## Data shown

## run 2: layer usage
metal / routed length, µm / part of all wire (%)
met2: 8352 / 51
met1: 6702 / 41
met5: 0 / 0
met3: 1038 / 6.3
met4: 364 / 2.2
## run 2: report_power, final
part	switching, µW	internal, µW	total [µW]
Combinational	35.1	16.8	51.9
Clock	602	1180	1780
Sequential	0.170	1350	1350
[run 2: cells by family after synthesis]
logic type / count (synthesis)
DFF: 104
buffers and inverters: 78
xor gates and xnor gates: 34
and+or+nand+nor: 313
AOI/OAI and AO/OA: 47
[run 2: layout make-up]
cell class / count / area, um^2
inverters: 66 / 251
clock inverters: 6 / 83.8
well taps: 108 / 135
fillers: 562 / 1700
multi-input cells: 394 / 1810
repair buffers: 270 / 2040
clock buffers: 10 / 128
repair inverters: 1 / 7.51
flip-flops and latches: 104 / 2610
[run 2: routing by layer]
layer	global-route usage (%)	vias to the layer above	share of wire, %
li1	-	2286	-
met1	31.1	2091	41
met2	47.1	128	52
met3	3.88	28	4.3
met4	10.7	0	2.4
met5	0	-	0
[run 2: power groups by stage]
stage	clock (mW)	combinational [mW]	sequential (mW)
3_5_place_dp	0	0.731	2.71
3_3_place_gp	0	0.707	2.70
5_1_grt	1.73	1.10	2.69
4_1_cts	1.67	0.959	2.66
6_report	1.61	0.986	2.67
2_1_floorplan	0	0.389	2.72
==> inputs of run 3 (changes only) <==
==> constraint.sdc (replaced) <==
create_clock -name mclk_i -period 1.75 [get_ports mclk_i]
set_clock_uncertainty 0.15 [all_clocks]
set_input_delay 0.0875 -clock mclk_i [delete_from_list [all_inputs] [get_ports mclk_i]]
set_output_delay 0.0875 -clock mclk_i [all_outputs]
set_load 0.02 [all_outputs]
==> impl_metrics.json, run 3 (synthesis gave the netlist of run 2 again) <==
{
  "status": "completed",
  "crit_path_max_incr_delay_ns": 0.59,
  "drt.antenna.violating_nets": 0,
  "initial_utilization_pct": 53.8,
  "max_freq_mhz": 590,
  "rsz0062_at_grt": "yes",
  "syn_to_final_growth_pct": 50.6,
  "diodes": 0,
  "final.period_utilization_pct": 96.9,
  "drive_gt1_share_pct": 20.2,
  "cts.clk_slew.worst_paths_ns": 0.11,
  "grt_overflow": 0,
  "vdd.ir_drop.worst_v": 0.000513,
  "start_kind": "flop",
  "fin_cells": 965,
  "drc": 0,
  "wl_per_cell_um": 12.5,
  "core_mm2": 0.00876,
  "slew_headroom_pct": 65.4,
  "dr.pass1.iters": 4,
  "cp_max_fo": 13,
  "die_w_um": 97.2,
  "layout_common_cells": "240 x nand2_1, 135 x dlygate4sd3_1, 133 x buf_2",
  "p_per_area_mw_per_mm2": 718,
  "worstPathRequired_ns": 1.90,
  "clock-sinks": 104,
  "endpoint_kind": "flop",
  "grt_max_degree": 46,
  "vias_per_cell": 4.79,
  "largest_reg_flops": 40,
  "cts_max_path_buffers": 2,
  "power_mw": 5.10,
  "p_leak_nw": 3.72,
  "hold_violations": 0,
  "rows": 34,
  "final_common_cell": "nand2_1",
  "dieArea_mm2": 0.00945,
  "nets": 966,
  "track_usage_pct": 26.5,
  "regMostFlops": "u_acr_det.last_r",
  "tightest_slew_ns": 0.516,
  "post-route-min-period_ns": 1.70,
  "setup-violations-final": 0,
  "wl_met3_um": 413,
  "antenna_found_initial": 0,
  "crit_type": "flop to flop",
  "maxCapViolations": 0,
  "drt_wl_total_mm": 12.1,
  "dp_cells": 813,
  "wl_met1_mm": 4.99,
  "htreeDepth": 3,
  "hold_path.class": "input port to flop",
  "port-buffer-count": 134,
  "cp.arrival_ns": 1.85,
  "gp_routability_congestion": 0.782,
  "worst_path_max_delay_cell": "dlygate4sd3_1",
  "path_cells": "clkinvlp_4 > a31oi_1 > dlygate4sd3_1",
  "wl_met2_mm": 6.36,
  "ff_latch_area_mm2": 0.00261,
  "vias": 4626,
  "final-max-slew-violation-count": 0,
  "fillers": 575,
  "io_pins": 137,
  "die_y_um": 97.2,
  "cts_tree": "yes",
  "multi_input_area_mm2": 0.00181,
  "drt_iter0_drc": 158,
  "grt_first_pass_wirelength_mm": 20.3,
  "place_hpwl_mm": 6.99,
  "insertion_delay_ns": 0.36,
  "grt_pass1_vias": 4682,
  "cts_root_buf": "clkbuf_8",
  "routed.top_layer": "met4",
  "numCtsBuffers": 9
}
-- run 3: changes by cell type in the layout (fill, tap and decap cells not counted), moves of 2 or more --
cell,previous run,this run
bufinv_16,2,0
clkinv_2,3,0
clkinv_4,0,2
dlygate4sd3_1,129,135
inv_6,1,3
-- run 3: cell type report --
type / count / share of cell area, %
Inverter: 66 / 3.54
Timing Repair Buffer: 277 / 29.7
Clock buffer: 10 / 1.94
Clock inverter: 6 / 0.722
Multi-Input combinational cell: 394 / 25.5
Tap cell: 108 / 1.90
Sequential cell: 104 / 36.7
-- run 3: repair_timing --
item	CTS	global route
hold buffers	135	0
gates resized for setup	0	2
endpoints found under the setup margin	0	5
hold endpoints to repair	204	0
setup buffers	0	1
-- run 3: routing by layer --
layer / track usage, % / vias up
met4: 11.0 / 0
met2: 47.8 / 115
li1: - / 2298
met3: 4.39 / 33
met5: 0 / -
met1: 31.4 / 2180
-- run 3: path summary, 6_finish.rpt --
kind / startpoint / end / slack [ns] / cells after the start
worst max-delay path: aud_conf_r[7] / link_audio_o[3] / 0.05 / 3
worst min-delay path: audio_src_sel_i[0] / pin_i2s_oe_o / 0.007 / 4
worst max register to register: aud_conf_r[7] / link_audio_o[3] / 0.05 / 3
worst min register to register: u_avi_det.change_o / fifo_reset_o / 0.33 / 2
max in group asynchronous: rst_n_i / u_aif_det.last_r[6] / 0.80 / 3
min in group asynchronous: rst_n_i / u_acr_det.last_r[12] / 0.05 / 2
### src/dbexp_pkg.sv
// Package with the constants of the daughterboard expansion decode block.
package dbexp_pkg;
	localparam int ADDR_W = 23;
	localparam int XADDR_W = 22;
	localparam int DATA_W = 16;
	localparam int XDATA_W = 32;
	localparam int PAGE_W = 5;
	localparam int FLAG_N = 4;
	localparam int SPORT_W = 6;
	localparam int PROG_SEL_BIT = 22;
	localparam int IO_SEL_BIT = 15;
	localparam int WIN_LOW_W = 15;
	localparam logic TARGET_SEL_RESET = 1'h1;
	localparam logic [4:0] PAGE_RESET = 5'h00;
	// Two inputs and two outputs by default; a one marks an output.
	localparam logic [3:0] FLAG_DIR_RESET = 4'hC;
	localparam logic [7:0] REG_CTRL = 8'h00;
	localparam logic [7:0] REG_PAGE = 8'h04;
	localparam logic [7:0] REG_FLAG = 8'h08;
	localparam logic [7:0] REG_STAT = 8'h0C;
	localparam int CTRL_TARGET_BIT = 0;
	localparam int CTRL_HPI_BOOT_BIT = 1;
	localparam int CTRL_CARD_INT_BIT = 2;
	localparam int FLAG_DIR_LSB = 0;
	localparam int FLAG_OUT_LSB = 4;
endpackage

## Work task
What you give back must match the material exactly, beginning with its first line and ending with the line holding "[run 2: routing by layer]".

## Your response
## run 2: layer usage
metal / routed length, µm / part of all wire (%)
met2: 8352 / 51
met1: 6702 / 41
met5: 0 / 0
met3: 1038 / 6.3
met4: 364 / 2.2
## run 2: report_power, final
part	switching, µW	internal, µW	total [µW]
Combinational	35.1	16.8	51.9
Clock	602	1180	1780
Sequential	0.170	1350	1350
[run 2: cells by family after synthesis]
logic type / count (synthesis)
DFF: 104
buffers and inverters: 78
xor gates and xnor gates: 34
and+or+nand+nor: 313
AOI/OAI and AO/OA: 47
[run 2: layout make-up]
cell class / count / area, um^2
inverters: 66 / 251
clock inverters: 6 / 83.8
well taps: 108 / 135
fillers: 562 / 1700
multi-input cells: 394 / 1810
repair buffers: 270 / 2040
clock buffers: 10 / 128
repair inverters: 1 / 7.51
flip-flops and latches: 104 / 2610
[run 2: routing by layer]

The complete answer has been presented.